Guinea’s Coup D’etat Further Destabilizes The Country
President Alpha Conde of Guinea in West Africa was deposed in Sunday’s coup d’etat which left the country reeling from heavy gunfire in Conakry around the presidential palace. There shortly followed an announcement on state television that the 83-year-old president was out and that the government had been dissolved in an apparent coup d’etat. Leading the military takeover was Col. Mamadi Doumbouya, who said aloud on television: “The duty of a soldier is to save the country. We will no longer entrust politics to one man. We will entrust it to the people.” The announcement was met with mixed reactions. Most governments, including the U.S., disapprove of any military junta that takes control of the government by gunfire. However, some local Guineans expressed relief, hoping that the long-promised economic relief would come for the many citizens, most of which live in poverty.

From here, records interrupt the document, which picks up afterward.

File: config.mk
export PLATFORM = sky130hd
export DESIGN_NAME = h264_keyframe_segmenter
export DESIGN_NICKNAME = d
export VERILOG_FILES = /design/src/rtl/core/hks_pkg.sv /design/src/rtl/core/hks_ram.sv /design/src/rtl/core/hks_front.sv /design/src/rtl/core/hks_fifo.sv /design/src/rtl/core/hks_back.sv /design/src/rtl/core/h264_keyframe_segmenter.sv
export VERILOG_INCLUDE_DIRS = /design/src /design/src/rtl/core
export SDC_FILE = /design/constraint.sdc
export NUM_CORES = 1
export LEC_CHECK = 0
export BUFFER_PORTS_ARGS = -buffer_cell sky130_fd_sc_hd__buf_2
export CAP_MARGIN = 10
export CORE_UTILIZATION = 50
export DETAILED_ROUTE_END_ITERATION = 8
export PLACE_DENSITY = 0.66
export SYNTH_ARGS = -nofsm -noshare
export SYNTH_HDL_FRONTEND = slang
export SYNTH_SLANG_ARGS = --single-unit
export TNS_END_PERCENT = 100
File: constraint.sdc
create_clock -name clk -period 4.45 [get_ports clk]
set_input_delay 1.335 -clock clk [delete_from_list [all_inputs] [get_ports clk]]
set_output_delay 1.335 -clock clk [all_outputs]
set_load 0.02 [all_outputs]
## src/xs1024_pkg.sv

```systemverilog
package xs1024_pkg;

    localparam int WORD_W      = 64;
    localparam int WORD_COUNT  = 16;
    localparam int INDEX_W     = 4;
    localparam int SEED_STEPS  = 17;

    typedef logic [WORD_W-1:0]  word_t;
    typedef logic [INDEX_W-1:0] index_t;

    localparam word_t MULT_64STAR   = 64'd2685821657736338717;
    localparam word_t MULT_1024STAR = 64'd1181783497276652981;

    typedef struct packed {
        logic  start;
        word_t a;
        word_t b;
    } mul_req_t;

    typedef struct packed {
        word_t nxt_pair1;
        word_t result;
    } xs128_out_t;

    function automatic word_t xs64_shift(input word_t x);
        word_t v;
        v = x;
        v = v ^ (v >> 12);
        v = v ^ (v << 25);
        v = v ^ (v >> 27);
        return v;
    endfunction

    function automatic xs128_out_t xs128_step(input word_t p0, input word_t p1);
        word_t      a;
        xs128_out_t r;
        a = p0 ^ (p0 << 23);
        r.nxt_pair1 = a ^ p1 ^ (a >> 17) ^ (p1 >> 26);
        r.result    = r.nxt_pair1 + p1;
        return r;
    endfunction

    function automatic word_t xs1024_mix(input word_t w0, input word_t w1);
        word_t t0;
        word_t t1;
        t1 = w1 ^ (w1 << 31);
        t1 = t1 ^ (t1 >> 11);
        t0 = w0 ^ (w0 >> 30);
        return t0 ^ t1;
    endfunction

endpackage

```

## src/xs1024_mul.sv

```systemverilog
// 64x64 -> low 64 bits, one 32x32 partial product per cycle: lo*lo, lo*hi, hi*lo.
module xs1024_mul
    import xs1024_pkg::*;
(
    input  logic     aclk,
    input  logic     aresetn,
    input  mul_req_t req,
    output logic     done,
    output word_t    product
);

    logic       running_reg;
    logic [1:0] phase_reg;
    logic       done_reg;
    word_t      a_reg;
    word_t      b_reg;
    word_t      acc_reg;

    logic [31:0] op_x;
    logic [31:0] op_y;
    logic [63:0] pp;

    always_comb begin
        case (phase_reg)
            2'd0: begin
                op_x = a_reg[31:0];
                op_y = b_reg[31:0];
            end
            2'd1: begin
                op_x = a_reg[31:0];
                op_y = b_reg[63:32];
            end
            default: begin
                op_x = a_reg[63:32];
                op_y = b_reg[31:0];
            end
        endcase
    end

    assign pp = {32'd0, op_x} * {32'd0, op_y};

    always_ff @(posedge aclk) begin
        if (!aresetn) begin
            running_reg <= 1'b0;
            phase_reg   <= 2'd0;
            done_reg    <= 1'b0;
        end else begin
            done_reg <= running_reg && (phase_reg == 2'd2);
            if (req.start) begin
                running_reg <= 1'b1;
                phase_reg   <= 2'd0;
            end else if (running_reg) begin
                if (phase_reg == 2'd2) begin
                    running_reg <= 1'b0;
                end
                phase_reg <= phase_reg + 2'd1;
            end
        end
    end

    always_ff @(posedge aclk) begin
        if (req.start) begin
            a_reg <= req.a;
            b_reg <= req.b;
        end else if (running_reg) begin
            if (phase_reg == 2'd0) begin
                acc_reg <= pp;
            end else begin
                acc_reg <= acc_reg + {pp[31:0], 32'd0};
            end
        end
    end

    assign done    = done_reg;
    assign product = acc_reg;

    a_no_restart: assert property (@(posedge aclk) disable iff (!aresetn)
        !(req.start && running_reg))
        else $error("multiplier restarted while busy");

    a_done_idle: assert property (@(posedge aclk) disable iff (!aresetn)
        done_reg |-> !running_reg)
        else $error("done raised while still running");

    a_phase_range: assert property (@(posedge aclk) disable iff (!aresetn)
        running_reg |-> (phase_reg != 2'd3))
        else $error("multiplier phase out of range");

endmodule

```

## src/xorshift1024_star_generator.sv

```systemverilog
// Channel   Dir  Handshake            Payload (low bit up)
// s_        in   s_tvalid/s_tready    s_tdata: seed[63:0]; s_tuser: func (1 = reseed)
// m_        out  m_tvalid/m_tready    m_tdata: random_value[63:0]
//
// Draw: mix/write-back with multiplier start, the multiplier's partial products, then load
// into the result register; the next request is taken in the cycle after the load.
// Reseed: two passes through the multiplier for the xorshift64* words, then the xorshift128+
// steps (index, then one state word a cycle); the next request is taken back in idle.
// One request in flight; a new request is taken while a result waits in m_.
// Reset: state reads as zero through per-word valid bits, index zero; no clear pass.
// A stalled result holds the pipeline in its final wait state only.
module xorshift1024_star_generator
    import xs1024_pkg::*;
(
    input  logic        aclk,
    input  logic        aresetn,
    input  logic        s_tvalid,
    output logic        s_tready,
    input  logic [63:0] s_tdata,   // seed[63:0]
    input  logic        s_tuser,   // func
    output logic        m_tvalid,
    input  logic        m_tready,
    output logic [63:0] m_tdata    // random_value[63:0]
);

    typedef enum logic [6:0] {
        ST_IDLE = 7'b0000001,
        ST_MIX  = 7'b0000010,
        ST_DMUL = 7'b0000100,
        ST_DOUT = 7'b0001000,
        ST_S64  = 7'b0010000,
        ST_S64W = 7'b0100000,
        ST_S128 = 7'b1000000
    } state_t;

    state_t state_reg, state_next;
    index_t index_reg, index_next;
    word_t  s0_reg, s0_next;
    word_t  x_reg, x_next;
    word_t  pair0_reg, pair0_next;
    word_t  pair1_reg, pair1_next;
    logic [4:0] cnt_reg, cnt_next;
    logic [WORD_COUNT-1:0] valid_reg;
    logic  out_valid_reg;
    word_t out_data_reg;

    word_t mem [WORD_COUNT];
    word_t rd_data_reg;
    logic  rd_valid_reg;

    logic     mem_we;
    index_t   mem_waddr;
    word_t    mem_wdata;
    index_t   nxt_idx;
    index_t   seed_addr;
    word_t    w1;
    word_t    mix_word;
    word_t    xs64_v;
    xs128_out_t xs;
    mul_req_t mul_req;
    logic     mul_done;
    word_t    mul_prod;
    logic     out_free;
    logic     out_load;

    xs1024_mul u_mul (
        .aclk    (aclk),
        .aresetn (aresetn),
        .req     (mul_req),
        .done    (mul_done),
        .product (mul_prod)
    );

    assign nxt_idx   = index_reg + index_t'(1);
    assign seed_addr = cnt_reg[INDEX_W-1:0] - index_t'(1);
    assign w1        = rd_valid_reg ? rd_data_reg : '0;
    assign mix_word  = xs1024_mix(s0_reg, w1);
    assign xs64_v    = xs64_shift(x_reg);
    assign xs        = xs128_step(pair0_reg, pair1_reg);
    assign out_free  = !out_valid_reg || m_tready;
    assign s_tready  = (state_reg == ST_IDLE);

    always_comb begin
        state_next = state_reg;
        index_next = index_reg;
        s0_next    = s0_reg;
        x_next     = x_reg;
        pair0_next = pair0_reg;
        pair1_next = pair1_reg;
        cnt_next   = cnt_reg;
        mem_we     = 1'b0;
        mem_waddr  = nxt_idx;
        mem_wdata  = mix_word;
        mul_req    = '{start: 1'b0, a: mix_word, b: MULT_1024STAR};
        out_load   = 1'b0;
        case (state_reg)
            ST_IDLE: begin
                if (s_tvalid) begin
                    if (s_tuser) begin
                        x_next     = s_tdata;
                        cnt_next   = 5'd0;
                        state_next = ST_S64;
                    end else begin
                        state_next = ST_MIX;
                    end
                end
            end
            ST_MIX: begin
                mem_we        = 1'b1;
                s0_next       = mix_word;
                index_next    = nxt_idx;
                mul_req.start = 1'b1;
                state_next    = ST_DMUL;
            end
            ST_DMUL: begin
                if (mul_done) begin
                    if (out_free) begin
                        out_load   = 1'b1;
                        state_next = ST_IDLE;
                    end else begin
                        state_next = ST_DOUT;
                    end
                end
            end
            ST_DOUT: begin
                if (out_free) begin
                    out_load   = 1'b1;
                    state_next = ST_IDLE;
                end
            end
            ST_S64: begin
                x_next     = xs64_v;
                mul_req    = '{start: 1'b1, a: xs64_v, b: MULT_64STAR};
                state_next = ST_S64W;
            end
            ST_S64W: begin
                if (mul_done) begin
                    if (cnt_reg == 5'd0) begin
                        pair0_next = mul_prod;
                        cnt_next   = 5'd1;
                        state_next = ST_S64;
                    end else begin
                        pair1_next = mul_prod;
                        cnt_next   = 5'd0;
                        state_next = ST_S128;
                    end
                end
            end
            ST_S128: begin
                pair0_next = pair1_reg;
                pair1_next = xs.nxt_pair1;
                if (cnt_reg == 5'd0) begin
                    index_next = xs.result[INDEX_W-1:0];
                end else begin
                    mem_we    = 1'b1;
                    mem_waddr = seed_addr;
                    mem_wdata = xs.result;
                    if (seed_addr == index_reg) begin
                        s0_next = xs.result;
                    end
                end
                if (cnt_reg == 5'(SEED_STEPS - 1)) begin
                    state_next = ST_IDLE;
                end else begin
                    cnt_next = cnt_reg + 5'd1;
                end
            end
            default: begin
                state_next = ST_IDLE;
            end
        endcase
    end

    always_ff @(posedge aclk) begin
        if (!aresetn) begin
            state_reg     <= ST_IDLE;
            index_reg     <= '0;
            s0_reg        <= '0;
            cnt_reg       <= 5'd0;
            valid_reg     <= '0;
            out_valid_reg <= 1'b0;
        end else begin
            state_reg <= state_next;
            index_reg <= index_next;
            s0_reg    <= s0_next;
            cnt_reg   <= cnt_next;
            if (mem_we) begin
                valid_reg[mem_waddr] <= 1'b1;
            end
            if (out_load) begin
                out_valid_reg <= 1'b1;
            end else if (m_tready) begin
                out_valid_reg <= 1'b0;
            end
        end
    end

    always_ff @(posedge aclk) begin
        x_reg     <= x_next;
        pair0_reg <= pair0_next;
        pair1_reg <= pair1_next;
        if (out_load) begin
            out_data_reg <= mul_prod;
        end
    end

    always_ff @(posedge aclk) begin
        if (mem_we) begin
            mem[mem_waddr] <= mem_wdata;
        end
        if (state_reg == ST_IDLE) begin
            rd_data_reg  <= mem[nxt_idx];
            rd_valid_reg <= valid_reg[nxt_idx];
        end
    end

    assign m_tvalid = out_valid_reg;
    assign m_tdata  = out_data_reg;

    a_done_expected: assert property (@(posedge aclk) disable iff (!aresetn)
        mul_done |-> (state_reg == ST_DMUL || state_reg == ST_S64W))
        else $error("multiplier result arrived with no consumer waiting");

    a_write_states: assert property (@(posedge aclk) disable iff (!aresetn)
        mem_we |-> (state_reg == ST_MIX || state_reg == ST_S128))
        else $error("state RAM written outside mix or reseed fill");

    a_no_overwrite: assert property (@(posedge aclk) disable iff (!aresetn)
        out_load |-> out_free)
        else $error("result register overwritten while holding a result");

    a_seed_count: assert property (@(posedge aclk) disable iff (!aresetn)
        cnt_reg <= 5'(SEED_STEPS - 1))
        else $error("reseed step count out of range");

endmodule

```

President Conde had recently defied the two-year term limit to run again for president. Guinea has a wealth of natural resources, but state-wide corruption has not seen any of the profits trickle down to the people. Reports of Conde’s corruption and misuse of funds from this resource-rich country have been ongoing for decades. Conde’s whereabouts and wellbeing were unknown until a video appeared showing the 83-year-old tired and disheveled in military custody.
Doumbouya on television said, “If you see the state of our roads if you see the state of our hospitals, you realize that after 72 years, it’s time to wake up. We have to wake up.” Little improvement has occurred since Guinea gained its independence from France. The CFA franc was created in the 1940s to use as legal tender in its then French colonies. Guinea, however, is one of the rare former French colonies to have its own currency. But, it still faces regular currency shortages and its central bank struggles to ensure its stability. In recent years many Guineans have fled to neighboring countries seeking a better life. Malick Diallo, a young Guinean shopkeeper in Dakar said, “ We know that a coup d’etat is not good. A president must be elected by democratic vote. But we have no choice. We have a president who is too old, who no longer makes Guineans dream, and who does not want to leave power.”
85 percent of the population in Guinea is Muslim, 8 percent Christian, and 7 percent adheres to indigenous religious beliefs.